— PROBLEM —
Word for word, retype the first line of the records and every following line through the one containing "## kinds of".

— INPUT DATA —
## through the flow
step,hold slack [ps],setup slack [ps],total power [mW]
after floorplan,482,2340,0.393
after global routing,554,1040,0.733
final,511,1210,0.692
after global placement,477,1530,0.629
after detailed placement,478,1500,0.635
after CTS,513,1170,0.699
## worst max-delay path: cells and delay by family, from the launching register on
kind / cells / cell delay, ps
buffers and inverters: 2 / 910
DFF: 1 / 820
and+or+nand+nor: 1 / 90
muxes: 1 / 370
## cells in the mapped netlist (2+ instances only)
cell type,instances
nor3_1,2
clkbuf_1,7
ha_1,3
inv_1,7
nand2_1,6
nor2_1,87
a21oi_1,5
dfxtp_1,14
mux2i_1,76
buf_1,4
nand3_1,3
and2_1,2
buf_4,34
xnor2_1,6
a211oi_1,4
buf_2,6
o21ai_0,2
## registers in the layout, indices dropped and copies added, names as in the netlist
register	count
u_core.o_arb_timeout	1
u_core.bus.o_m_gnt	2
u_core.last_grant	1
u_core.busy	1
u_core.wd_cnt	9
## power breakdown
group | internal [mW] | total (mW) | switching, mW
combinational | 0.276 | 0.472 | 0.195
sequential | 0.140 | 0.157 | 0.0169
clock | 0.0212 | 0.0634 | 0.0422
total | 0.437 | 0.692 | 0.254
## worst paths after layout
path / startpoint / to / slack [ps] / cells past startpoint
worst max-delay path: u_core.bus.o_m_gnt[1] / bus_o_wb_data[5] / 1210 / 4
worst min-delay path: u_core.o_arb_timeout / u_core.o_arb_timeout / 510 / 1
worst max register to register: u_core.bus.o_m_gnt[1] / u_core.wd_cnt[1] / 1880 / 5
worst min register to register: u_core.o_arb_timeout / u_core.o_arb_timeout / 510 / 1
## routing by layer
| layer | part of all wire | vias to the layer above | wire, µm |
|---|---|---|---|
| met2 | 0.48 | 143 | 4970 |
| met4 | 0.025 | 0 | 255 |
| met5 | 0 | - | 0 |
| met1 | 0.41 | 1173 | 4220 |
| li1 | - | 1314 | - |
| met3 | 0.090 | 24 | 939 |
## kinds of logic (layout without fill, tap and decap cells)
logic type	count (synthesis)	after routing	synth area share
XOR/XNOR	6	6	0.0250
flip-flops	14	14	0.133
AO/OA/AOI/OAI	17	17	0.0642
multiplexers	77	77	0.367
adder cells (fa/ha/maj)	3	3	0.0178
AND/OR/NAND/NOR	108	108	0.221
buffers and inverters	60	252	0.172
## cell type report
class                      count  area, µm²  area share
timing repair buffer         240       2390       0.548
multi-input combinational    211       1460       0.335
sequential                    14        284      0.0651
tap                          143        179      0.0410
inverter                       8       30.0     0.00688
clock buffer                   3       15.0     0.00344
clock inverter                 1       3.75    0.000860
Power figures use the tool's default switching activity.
--- config.mk ---
export PLATFORM = sky130hd
export DESIGN_NAME = mem4x4_writer
export DESIGN_NICKNAME = d
export VERILOG_FILES = /design/src/rtl/mem4x4_writer.sv
export SDC_FILE = /design/constraint.sdc
export NUM_CORES = 1
export LEC_CHECK = 0
export CAP_MARGIN = 15
export CELL_PAD_IN_SITES_DETAIL_PLACEMENT = 0
export CELL_PAD_IN_SITES_GLOBAL_PLACEMENT = 1
export CORE_MARGIN = 2
export CORE_UTILIZATION = 35
export DETAILED_ROUTE_END_ITERATION = 16
export PLACE_DENSITY_LB_ADDON = 0.15
export SYNTH_ARGS = -nofsm -noshare
export SYNTH_HDL_FRONTEND = slang
export SYNTH_SLANG_ARGS = --single-unit
--- constraint.sdc ---
create_clock -name clk -period 1.5 [get_ports clk]
set_input_delay 0.3 -clock clk [delete_from_list [all_inputs] [get_ports clk]]
set_output_delay 0.3 -clock clk [all_outputs]
set_load 0.005 [all_outputs]
--- src/rtl/mem4x4_writer.sv ---
// Programs a small RAM from a latched image, reads it back and checks it.
// Reports pass and the first mismatching address on a one-cycle done pulse.
module mem4x4_writer #(
  parameter int ADDR_W   = 2,
  parameter int DATA_W   = 4,
  parameter int READ_LAT = 1
) (
  input  logic                           clk,
  input  logic                           reset,
  input  logic                           start,
  input  logic [(2**ADDR_W)*DATA_W-1:0]  load_word,
  output logic                           busy,
  output logic                           done,
  output logic                           pass,
  output logic [ADDR_W-1:0]              err_addr,
  output logic                           we,
  output logic [ADDR_W-1:0]              waddr,
  output logic [DATA_W-1:0]              wdata,
  output logic                           en,
  output logic [ADDR_W-1:0]              addr,
  input  logic [DATA_W-1:0]              data
);

  localparam int DEPTH = 2**ADDR_W;
  localparam int CW    = (READ_LAT > 1) ? $clog2(READ_LAT) : 1;

  typedef enum logic [2:0] {
    IDLE, WRITE, READ, DRAIN, DONE
  } state_e;

  state_e state_q, state_d;

  logic [DEPTH-1:0][DATA_W-1:0] image_q, image_d;
  logic [ADDR_W-1:0] idx_q, idx_d;
  logic [CW-1:0]     drn_q, drn_d;
  logic              err_q, err_d;

  logic [READ_LAT-1:0]             pv_q, pv_d;
  logic [READ_LAT-1:0][ADDR_W-1:0] pa_q, pa_d;
  logic [READ_LAT-1:0][DATA_W-1:0] pe_q, pe_d;

  logic              busy_q, busy_d;
  logic              done_q, done_d;
  logic              pass_q, pass_d;
  logic [ADDR_W-1:0] err_addr_q, err_addr_d;
  logic              we_q, we_d;
  logic [ADDR_W-1:0] waddr_q, waddr_d;
  logic [DATA_W-1:0] wdata_q, wdata_d;
  logic              en_q, en_d;
  logic [ADDR_W-1:0] addr_q, addr_d;

  always_comb begin
    state_d    = state_q;
    image_d    = image_q;
    idx_d      = idx_q;
    drn_d      = drn_q;
    err_d      = err_q;
    busy_d     = busy_q;
    done_d     = 1'b0;
    pass_d     = pass_q;
    err_addr_d = err_addr_q;
    we_d       = we_q;
    waddr_d    = waddr_q;
    wdata_d    = wdata_q;
    en_d       = en_q;
    addr_d     = addr_q;

    // Each issued read travels with its address and expected word
    pv_d[0] = en_q;
    pa_d[0] = addr_q;
    pe_d[0] = image_q[addr_q];
    for (int i = 1; i < READ_LAT; i++) begin
      pv_d[i] = pv_q[i-1];
      pa_d[i] = pa_q[i-1];
      pe_d[i] = pe_q[i-1];
    end

    if (pv_q[READ_LAT-1] && !err_q &&
        data != pe_q[READ_LAT-1]) begin
      err_d      = 1'b1;
      err_addr_d = pa_q[READ_LAT-1];
    end

    unique case (state_q)
      IDLE: begin
        if (start) begin
          state_d    = WRITE;
          image_d    = load_word;
          err_d      = 1'b0;
          err_addr_d = '0;
          pass_d     = 1'b0;
          idx_d      = '0;
          busy_d     = 1'b1;
          we_d       = 1'b1;
          waddr_d    = '0;
          wdata_d    = load_word[DATA_W-1:0];
        end
      end
      WRITE: begin
        if (idx_q == ADDR_W'(DEPTH-1)) begin
          state_d = READ;
          idx_d   = '0;
          we_d    = 1'b0;
          en_d    = 1'b1;
          addr_d  = '0;
        end else begin
          idx_d   = idx_q + 1'b1;
          waddr_d = idx_q + 1'b1;
          wdata_d = image_q[idx_q + 1'b1];
        end
      end
      READ: begin
        if (idx_q == ADDR_W'(DEPTH-1)) begin
          state_d = DRAIN;
          idx_d   = '0;
          en_d    = 1'b0;
          drn_d   = '0;
        end else begin
          idx_d  = idx_q + 1'b1;
          addr_d = idx_q + 1'b1;
        end
      end
      DRAIN: begin
        if (drn_q == CW'(READ_LAT-1)) begin
          state_d = DONE;
          done_d  = 1'b1;
          busy_d  = 1'b0;
          pass_d  = ~err_d;
        end else begin
          drn_d = drn_q + 1'b1;
        end
      end
      DONE: begin
        state_d = IDLE;
      end
      default: begin
        state_d = IDLE;
      end
    endcase
  end

  always_ff @(posedge clk) begin
    if (reset) begin
      state_q    <= IDLE;
      image_q    <= '0;
      idx_q      <= '0;
      drn_q      <= '0;
      err_q      <= 1'b0;
      pv_q       <= '0;
      pa_q       <= '0;
      pe_q       <= '0;
      busy_q     <= 1'b0;
      done_q     <= 1'b0;
      pass_q     <= 1'b0;
      err_addr_q <= '0;
      we_q       <= 1'b0;
      waddr_q    <= '0;
      wdata_q    <= '0;
      en_q       <= 1'b0;
      addr_q     <= '0;
    end else begin
      state_q    <= state_d;
      image_q    <= image_d;
      idx_q      <= idx_d;
      drn_q      <= drn_d;
      err_q      <= err_d;
      pv_q       <= pv_d;
      pa_q       <= pa_d;
      pe_q       <= pe_d;
      busy_q     <= busy_d;
      done_q     <= done_d;
      pass_q     <= pass_d;
      err_addr_q <= err_addr_d;
      we_q       <= we_d;
      waddr_q    <= waddr_d;
      wdata_q    <= wdata_d;
      en_q       <= en_d;
      addr_q     <= addr_d;
    end
  end

  assign busy     = busy_q;
  assign done     = done_q;
  assign pass     = pass_q;
  assign err_addr = err_addr_q;
  assign we       = we_q;
  assign waddr    = waddr_q;
  assign wdata    = wdata_q;
  assign en       = en_q;
  assign addr     = addr_q;

endmodule

# Word-level counts from Yosys, hierarchy flattened
# Cells that the tools add are included.
# Widths: inputs -> output; s select.
totals:
  output_inout_bits: 15
  in_bits: 23
  regBits: 45
op_classes:
  mux: 38
  bitwise: 2
  order_cmp: 2
  addsub: 2
  n_eq_ne: 11
  n_reduce_logical: 20
ops:
  columns: ["cell", "count"]
  rows:
  - ["$bmux 4 s2", 2]
  - ["$mux 4", 4]
  - ["$reduce_and 3->1", 5]
  - ["$mux 2", 7]
  - ["$mux 3", 4]
  - ["$ne 2x2->1 const B", 6]
  - ["$pmux 2 s2", 3]
  - ["$pmux 3 s4", 1]
  - ["$mux 1", 11]
  - ["$pmux 1 s2", 5]
  - ["$reduce_bool 2->1", 5]
  - ["$pmux 4 s2", 1]
  - ["$eq 3x2->1 const B", 2]
  - ["$lt 2x3->1 const B", 2]
  - ["$reduce_and 2->1", 3]
  - ["$ne 4x4->1", 1]
  - ["$reduce_and 4->1", 1]
  - ["$reduce_or 2->1", 2]
  - ["$eq 3x1->1 const B", 1]
  - ["$logic_not 3->1", 1]
  - ["$add 2x1->2 const B", 1]
  - ["$eq 2x2->1 const B", 1]
  - ["$logic_and 1x1->1", 2]
  - ["$not 1->1", 2]
  - ["2 further kinds", 2]

# Logic depth before layout (Yosys ltp)
logic_depth:
  ltp_word: 7
  depth_mapped: 6
  mapped_depth_nobuf: 4

# Least setup slack after synthesis
# No wires, ideal clock.
synth_timing:
  kind: "register to register"
  startpoint: "reg idx_q[1]"
  endpoint: "reg idx_q[0]"
  arrival_time_ps: 1477
  stages_incl_launch_ff: 7
  setup_ps: 77
  setup_slack_ps: -54
  path_buffers: 2
  period_less_slack_ps: 1554
  t_required_ps: 1423
  path_cell_list: "dfxtp_1 > ha_1 > buf_2 > or4b_1 > clkbuf_2 > nand2b_4 > a41oi_2"
synth_between:
  elab_chain_len: 3
synth_rtl:
  columns: ["item", "line", "text"]
  rows:
  - ["start: declaration", "34", "logic [ADDR_W-1:0] idx_q, idx_d;"]
  - ["start signal: assignment", "164", "idx_q <= idx_d;"]
  - ["$eq 2x2->1", "100, 113", null]
  - ["$mux 2", "100, 113", null]
  - ["$pmux 2 s2", "84", "unique case (state_q)"]
# No other way between the ends.
# A chain may end at the register's enable or synchronous reset.

# Final worst setup path
layout_timing:
  startpoint: "in data[1]"
  endpoint: "reg pass_q (netlist: pass)"
layout_between:
  elab_chain_len: 6
layout_rtl:
  columns: ["item", "line", "text"]
  rows:
  - ["start: declaration", "21", "input logic [DATA_W-1:0] data"]
  - ["$ne 4x4->1", "79", "data != pe_q[READ_LAT-1]) begin"]
  - ["$logic_and 1x1->1", "78", "if (pv_q[READ_LAT-1] && !err_q &&"]
  - ["$mux 1", "78", null]
  - ["$not 1->1", "128", "pass_d = ~err_d;"]
  - ["$mux 1", "124", "if (drn_q == CW'(READ_LAT-1)) begin"]
  - ["$pmux 1 s2", "84", null]
  - ["end signal: assignment", "172", "pass_q <= pass_d;"]
  - ["end: declaration", "44", "logic pass_q, pass_d;"]
# No other way between the ends. The select of a mux whose other input is x is not followed.

==> flow_metrics.py <==
metrics = {
    "floorplanning": {
        "die-width_um": 80.4,
        "die-area_um2": 6470,
        "core_rows": 27,
        "floorplan.die.height_um": 80.4,
        "ios": 38,
        "placeableCoreArea_um2": 5570,
        "initial_utilization": 0.367,
    },
    "critical_path": {
        "setup.worst_path.start": "data[1]",
        "setup.worst_path.end_class": "register",
        "max_stage_delay_ps": 450,
        "regToRegStartpoint": "idx_q[0]",
        "ff2ff_setup_slack_ps": 40,
        "cpMaxStageDelayCell": "sky130_fd_sc_hd__o41a_1",
        "rr_endpoint": "idx_q[0]",
        "crit_path_max_fanout": 2,
        "setup.worst_path.class": "in2reg",
        "worstPathArrival_ps": 1660,
        "worstPathCellList": "clkdlybuf4s50_1, xor2_1, o41a_1, a2111oi_1",
        "cp.required_ps": 1670,
        "ff2ff_path_depth": 5,
        "worstSetupStartpointType": "primary input",
    },
    "synth": {
        "synth-edff-count": 0,
        "yosysWarningCount": 0,
        "synth.distinct_cells": 41,
        "synth_flop_cell": "sky130_fd_sc_hd__dfxtp_1",
        "syn_area_um2": 2040,
        "postSynthAreaPerCell_um2": 9.29,
        "syn_nets": 244,
        "synthCells": 220,
        "fraction_of_the_yosys_area_taken_by_sequential_cells": 0.431,
        "postSynthRegisterBits": 44,
        "fraction_of_synthesis_flops_using_an_asynchronous_set_or_reset_pin": 0,
    },
    "sta": {
        "timing.clock.skew_ps": 6.00,
        "rsz0062_at_grt": "false",
        "min_period_over_period": 0.989,
        "timing.final.ws_setup_ps": 16.6,
        "report.final.slew_viol_count": 0,
        "timing_worst_slew_pin_value_ps": 317,
        "finalCriticalPeriod_ps": 1480,
        "timing.final.hold_violations": 0,
        "relSlewSlack": 0.788,
        "max_freq_mhz": 674,
        "setup_viol_count_final": 0,
    },
    "final_layout": {
        "layout.cells.most_common": "sky130_fd_sc_hd__nand2_1",
        "regArea_um2": 893,
        "diodes": 0,
        "area.growth.synth_to_final_pct": 34.0,
        "multi_input_comb_area_um2": 1070,
        "layout-drive-gt1-share": 0.232,
        "most-common-layout-cells": "sky130_fd_sc_hd__nand2_1, sky130_fd_sc_hd__dfxtp_1, sky130_fd_sc_hd__clkdlybuf4s50_1, sky130_fd_sc_hd__a21oi_1, sky130_fd_sc_hd__buf_4",
        "finalNonFillerCells": 344,
        "nFillCells": 551,
        "final_nets": 296,
    },
    "routing": {
        "detail_route.vias_per_cell": 4.88,
        "post_drt_wl_per_cell_um": 14.4,
        "initial_drc_count": 59,
        "routed_wl_um": 4970,
        "final_antenna_net_count": 0,
        "drt_pass1_iterations": 4,
        "routed-via-count": 1680,
        "drcViolationCount": 0,
    },
    "flow_run": {
        "max-cap-violations": 0,
    },
    "placement": {
        "final_hpwl_dp_um": 3430,
        "finalWeightedCongestion": 0.749,
        "placement.setup.worst_slack_ps": -288,
        "place.detailed.instances": 333,
        "numPortBuffers": 37,
    },
    "global_routing": {
        "global_route.overflow_total": 0,
        "vias_in_the_first_global_route": 1554,
        "grt_busiest_layer": "met2",
        "groute.usage.overall": 0.153,
        "initial_antenna_violation_count": 0,
        "global_route.usage.met1": 0.209,
        "grt_start_max_net_pins": 26,
        "grt_util_met2": 0.239,
        "grt_pass1_wl_um": 7570,
        "grt_util_met3": 0.0371,
    },
    "min_path": {
        "hold_path_end": "state_q[0]",
        "hold_path_startpoint": "start",
        "min_path_type": "in2reg",
        "whs_path_depth": 3,
    },
    "clock_tree": {
        "clock_latency_ps": 280,
        "number_of_buffers_inserted_during_clock_tree_synthesis": 5,
        "cts.htree.levels": 2,
        "clk_transition_reported_paths_ps": 80,
        "cts_sinks": 44,
        "tritoncts": "built",
        "clock-root-buffer": "sky130_fd_sc_hd__clkbuf_8",
        "cts_buffer_depth": 2,
        "cts-hold-fix-buffers": 0,
    },
    "power": {
        "power.leakage_nw": 1.08,
        "ir_drop_worst_case_vdd_mv": 0.666,
        "power_density_nw_per_um2": 844,
        "design_power_total_mw": 2.31,
    },
    "run_status": {
        "outcome": "finished, final reports clean",
    },
}
sequential cells by signal, summed over array words and instances, names as in the netlist:
signal / cells
err_q: 1
pass: 1
wdata: 4
idx_q: 2
done: 1
busy: 1
addr: 2
image_q: 16
pa_q: 2
waddr: 2
state_q: 3
we: 1
en: 1
pe_q: 4
err_addr: 2
pv_q: 1
stage by stage:
stage	util	instance area, µm²	hold slack [ps]	setup TNS (ps)
floorplan	-	2070	420	-70.7
global placement	0.462	2580	440	-7040
detailed placement	0.462	2580	441	-7030
CTS	0.478	2670	453	0
global route	0.491	2740	400	0
finish	0.491	2740	363	0
cells in the mapped netlist (all sizes together), types with 2 or more instances:
| cell type | instances | area, µm² |
|---|---|---|
| a211oi | 2 | 15.0 |
| a21oi | 25 | 129 |
| a31oi | 2 | 12.5 |
| and2 | 4 | 25.0 |
| buf | 9 | 76.3 |
| clkbuf | 10 | 38.8 |
| dfxtp | 44 | 881 |
| inv | 5 | 18.8 |
| mux2i | 6 | 60.1 |
| mux4 | 8 | 180 |
| nand2 | 38 | 143 |
| nand3 | 5 | 25.0 |
| nand3b | 2 | 15.0 |
| nor2 | 14 | 52.6 |
| nor2b | 7 | 43.8 |
| nor3 | 5 | 25.0 |
| nor3b | 2 | 15.0 |
| nor4 | 4 | 25.0 |
| nor4b | 3 | 41.3 |
| o21a | 2 | 15.0 |
| o21ai | 3 | 15.0 |
| or3b | 2 | 17.5 |
| or4b | 2 | 23.8 |
| xor2 | 4 | 35.0 |
cell type report:
cell class	count	share of cell area
Clock inverter	1	0.00183
Multi-Input combinational cell	153	0.392
Timing Repair Buffer	63	0.213
Tap cell	72	0.0329
Clock buffer	6	0.0265
Inverter	5	0.00685
Sequential cell	44	0.326
cell families (layout without fill, tap and decap cells):
family                     after synthesis  count (layout)  share of synthesized area
and+or+nand+nor                         91              92                      0.234
DFF                                     44              44                      0.431
muxes                                   14              14                      0.118
AOI/OAI and AO/OA                       42              42                      0.129
adders and majority gates                1               1                    0.00612
xor gates and xnor gates                 4               4                     0.0171
buffers and inverters                   24              75                     0.0655
what timing repair did:
action / CTS / global route
buffers inserted: 0 / 3
gates resized for setup: 6 / 13
pin swaps: 0 / 1
cloned: 0 / 1
setup endpoints to repair: 4 / 27
metal layers:
layer | up-vias | routed length (µm)
met4 | 0 | 28
met2 | 32 | 2270
met3 | 2 | 195
met5 | - | 0
met1 | 776 | 2470
li1 | 870 | -
report_power, final:
group | leakage [nW] | internal (mW) | switching [mW]
Combinational | 0.676 | 0.214 | 0.167
Clock | 0.0410 | 0.317 | 0.360
Sequential | 0.363 | 1.22 | 0.0357
critical path, delay by kind of cell:
family / cells / cell delay, ps
AOI/OAI and AO/OA: 2 / 790
xor gates and xnor gates: 1 / 160
buffers and inverters: 1 / 410
how the worst max path moves through the flow:
stage,end,cells after the start
floorplan,idx_q[0],6
global placement,err_addr[1],4
detailed placement,err_addr[1],4
CTS,addr[1],1
global route,err_addr[0],1
finish,pass,4
No activity file was read; power rests on OpenSTA's default activity.
$ cat src/flat_wrapper.sv
// flat-port wrapper written by rule: the top's interface ports become plain ports
module ex_stage_flat 
#(
  parameter int          MD_STEPS = 32,
  parameter logic [31:0] HILO_RST = 32'h0
)
  (clk, rst, bus_pstop_i, bus_ID_EX_A, bus_ID_EX_B, bus_ID_EX_imm, bus_ID_EX_alu_src, bus_ID_EX_alu_op, bus_ID_EX_shamt, bus_ID_EX_md_op, bus_ID_EX_dst_reg, bus_ID_EX_mem_read, bus_ID_EX_mem_write, bus_ID_EX_reg_write, bus_ID_EX_mem_to_reg, bus_stall_o, bus_md_busy_o, bus_ovf_o, bus_EX_MEM_alu_result, bus_EX_MEM_B, bus_EX_MEM_dst_reg, bus_EX_MEM_mem_read, bus_EX_MEM_mem_write, bus_EX_MEM_reg_write, bus_EX_MEM_mem_to_reg);
  ex_stage_if bus_i ();
  input logic clk;
  input logic rst;
  input wire logic [$bits(bus_i.pstop_i)-1:0] bus_pstop_i;
  input wire logic [$bits(bus_i.ID_EX_A)-1:0] bus_ID_EX_A;
  input wire logic [$bits(bus_i.ID_EX_B)-1:0] bus_ID_EX_B;
  input wire logic [$bits(bus_i.ID_EX_imm)-1:0] bus_ID_EX_imm;
  input wire logic [$bits(bus_i.ID_EX_alu_src)-1:0] bus_ID_EX_alu_src;
  input wire logic [$bits(bus_i.ID_EX_alu_op)-1:0] bus_ID_EX_alu_op;
  input wire logic [$bits(bus_i.ID_EX_shamt)-1:0] bus_ID_EX_shamt;
  input wire logic [$bits(bus_i.ID_EX_md_op)-1:0] bus_ID_EX_md_op;
  input wire logic [$bits(bus_i.ID_EX_dst_reg)-1:0] bus_ID_EX_dst_reg;
  input wire logic [$bits(bus_i.ID_EX_mem_read)-1:0] bus_ID_EX_mem_read;
  input wire logic [$bits(bus_i.ID_EX_mem_write)-1:0] bus_ID_EX_mem_write;
  input wire logic [$bits(bus_i.ID_EX_reg_write)-1:0] bus_ID_EX_reg_write;
  input wire logic [$bits(bus_i.ID_EX_mem_to_reg)-1:0] bus_ID_EX_mem_to_reg;
  output wire logic [$bits(bus_i.stall_o)-1:0] bus_stall_o;
  output wire logic [$bits(bus_i.md_busy_o)-1:0] bus_md_busy_o;
  output wire logic [$bits(bus_i.ovf_o)-1:0] bus_ovf_o;
  output wire logic [$bits(bus_i.EX_MEM_alu_result)-1:0] bus_EX_MEM_alu_result;
  output wire logic [$bits(bus_i.EX_MEM_B)-1:0] bus_EX_MEM_B;
  output wire logic [$bits(bus_i.EX_MEM_dst_reg)-1:0] bus_EX_MEM_dst_reg;
  output wire logic [$bits(bus_i.EX_MEM_mem_read)-1:0] bus_EX_MEM_mem_read;
  output wire logic [$bits(bus_i.EX_MEM_mem_write)-1:0] bus_EX_MEM_mem_write;
  output wire logic [$bits(bus_i.EX_MEM_reg_write)-1:0] bus_EX_MEM_reg_write;
  output wire logic [$bits(bus_i.EX_MEM_mem_to_reg)-1:0] bus_EX_MEM_mem_to_reg;
  assign bus_i.pstop_i = bus_pstop_i;
  assign bus_i.ID_EX_A = bus_ID_EX_A;
  assign bus_i.ID_EX_B = bus_ID_EX_B;
  assign bus_i.ID_EX_imm = bus_ID_EX_imm;
  assign bus_i.ID_EX_alu_src = bus_ID_EX_alu_src;
  assign bus_i.ID_EX_alu_op = bus_ID_EX_alu_op;
  assign bus_i.ID_EX_shamt = bus_ID_EX_shamt;
  assign bus_i.ID_EX_md_op = bus_ID_EX_md_op;
  assign bus_i.ID_EX_dst_reg = bus_ID_EX_dst_reg;
  assign bus_i.ID_EX_mem_read = bus_ID_EX_mem_read;
  assign bus_i.ID_EX_mem_write = bus_ID_EX_mem_write;
  assign bus_i.ID_EX_reg_write = bus_ID_EX_reg_write;
  assign bus_i.ID_EX_mem_to_reg = bus_ID_EX_mem_to_reg;
  assign bus_stall_o = bus_i.stall_o;
  assign bus_md_busy_o = bus_i.md_busy_o;
  assign bus_ovf_o = bus_i.ovf_o;
  assign bus_EX_MEM_alu_result = bus_i.EX_MEM_alu_result;
  assign bus_EX_MEM_B = bus_i.EX_MEM_B;
  assign bus_EX_MEM_dst_reg = bus_i.EX_MEM_dst_reg;
  assign bus_EX_MEM_mem_read = bus_i.EX_MEM_mem_read;
  assign bus_EX_MEM_mem_write = bus_i.EX_MEM_mem_write;
  assign bus_EX_MEM_reg_write = bus_i.EX_MEM_reg_write;
  assign bus_EX_MEM_mem_to_reg = bus_i.EX_MEM_mem_to_reg;
  ex_stage #(.MD_STEPS(MD_STEPS), .HILO_RST(HILO_RST)) u_core (.clk(clk), .rst(rst), .bus(bus_i));
endmodule
$ cat config.mk
export PLATFORM = sky130hd
export DESIGN_NAME = ex_stage_flat
export DESIGN_NICKNAME = d
export VERILOG_FILES = /design/src/rtl/ex_stage_if.sv /design/src/rtl/ex_stage.sv /design/src/flat_wrapper.sv
export SDC_FILE = /design/constraint.sdc
export NUM_CORES = 1
export LEC_CHECK = 0
export CAP_MARGIN = 30
export CORE_AREA = 10 10 271 273
export DETAILED_ROUTE_END_ITERATION = 12
export DIE_AREA = 0 0 281 283
export MAX_ROUTING_LAYER = met4
export PLACE_DENSITY_LB_ADDON = 0.15
export SLEW_MARGIN = 10
export SYNTH_ARGS = -nofsm -noshare
export SYNTH_HDL_FRONTEND = slang
export SYNTH_SLANG_ARGS = --single-unit
$ cat constraint.sdc
create_clock -name clk -period 5.6 [get_ports clk]
set_input_delay 1.12 -clock clk [delete_from_list [all_inputs] [get_ports clk]]
set_output_delay 1.12 -clock clk [all_outputs]
set_load 0.01 [all_outputs]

— EXPECTED ANSWER —
## through the flow
step,hold slack [ps],setup slack [ps],total power [mW]
after floorplan,482,2340,0.393
after global routing,554,1040,0.733
final,511,1210,0.692
after global placement,477,1530,0.629
after detailed placement,478,1500,0.635
after CTS,513,1170,0.699
## worst max-delay path: cells and delay by family, from the launching register on
kind / cells / cell delay, ps
buffers and inverters: 2 / 910
DFF: 1 / 820
and+or+nand+nor: 1 / 90
muxes: 1 / 370
## cells in the mapped netlist (2+ instances only)
cell type,instances
nor3_1,2
clkbuf_1,7
ha_1,3
inv_1,7
nand2_1,6
nor2_1,87
a21oi_1,5
dfxtp_1,14
mux2i_1,76
buf_1,4
nand3_1,3
and2_1,2
buf_4,34
xnor2_1,6
a211oi_1,4
buf_2,6
o21ai_0,2
## registers in the layout, indices dropped and copies added, names as in the netlist
register	count
u_core.o_arb_timeout	1
u_core.bus.o_m_gnt	2
u_core.last_grant	1
u_core.busy	1
u_core.wd_cnt	9
## power breakdown
group | internal [mW] | total (mW) | switching, mW
combinational | 0.276 | 0.472 | 0.195
sequential | 0.140 | 0.157 | 0.0169
clock | 0.0212 | 0.0634 | 0.0422
total | 0.437 | 0.692 | 0.254
## worst paths after layout
path / startpoint / to / slack [ps] / cells past startpoint
worst max-delay path: u_core.bus.o_m_gnt[1] / bus_o_wb_data[5] / 1210 / 4
worst min-delay path: u_core.o_arb_timeout / u_core.o_arb_timeout / 510 / 1
worst max register to register: u_core.bus.o_m_gnt[1] / u_core.wd_cnt[1] / 1880 / 5
worst min register to register: u_core.o_arb_timeout / u_core.o_arb_timeout / 510 / 1
## routing by layer
| layer | part of all wire | vias to the layer above | wire, µm |
|---|---|---|---|
| met2 | 0.48 | 143 | 4970 |
| met4 | 0.025 | 0 | 255 |
| met5 | 0 | - | 0 |
| met1 | 0.41 | 1173 | 4220 |
| li1 | - | 1314 | - |
| met3 | 0.090 | 24 | 939 |
## kinds of logic (layout without fill, tap and decap cells)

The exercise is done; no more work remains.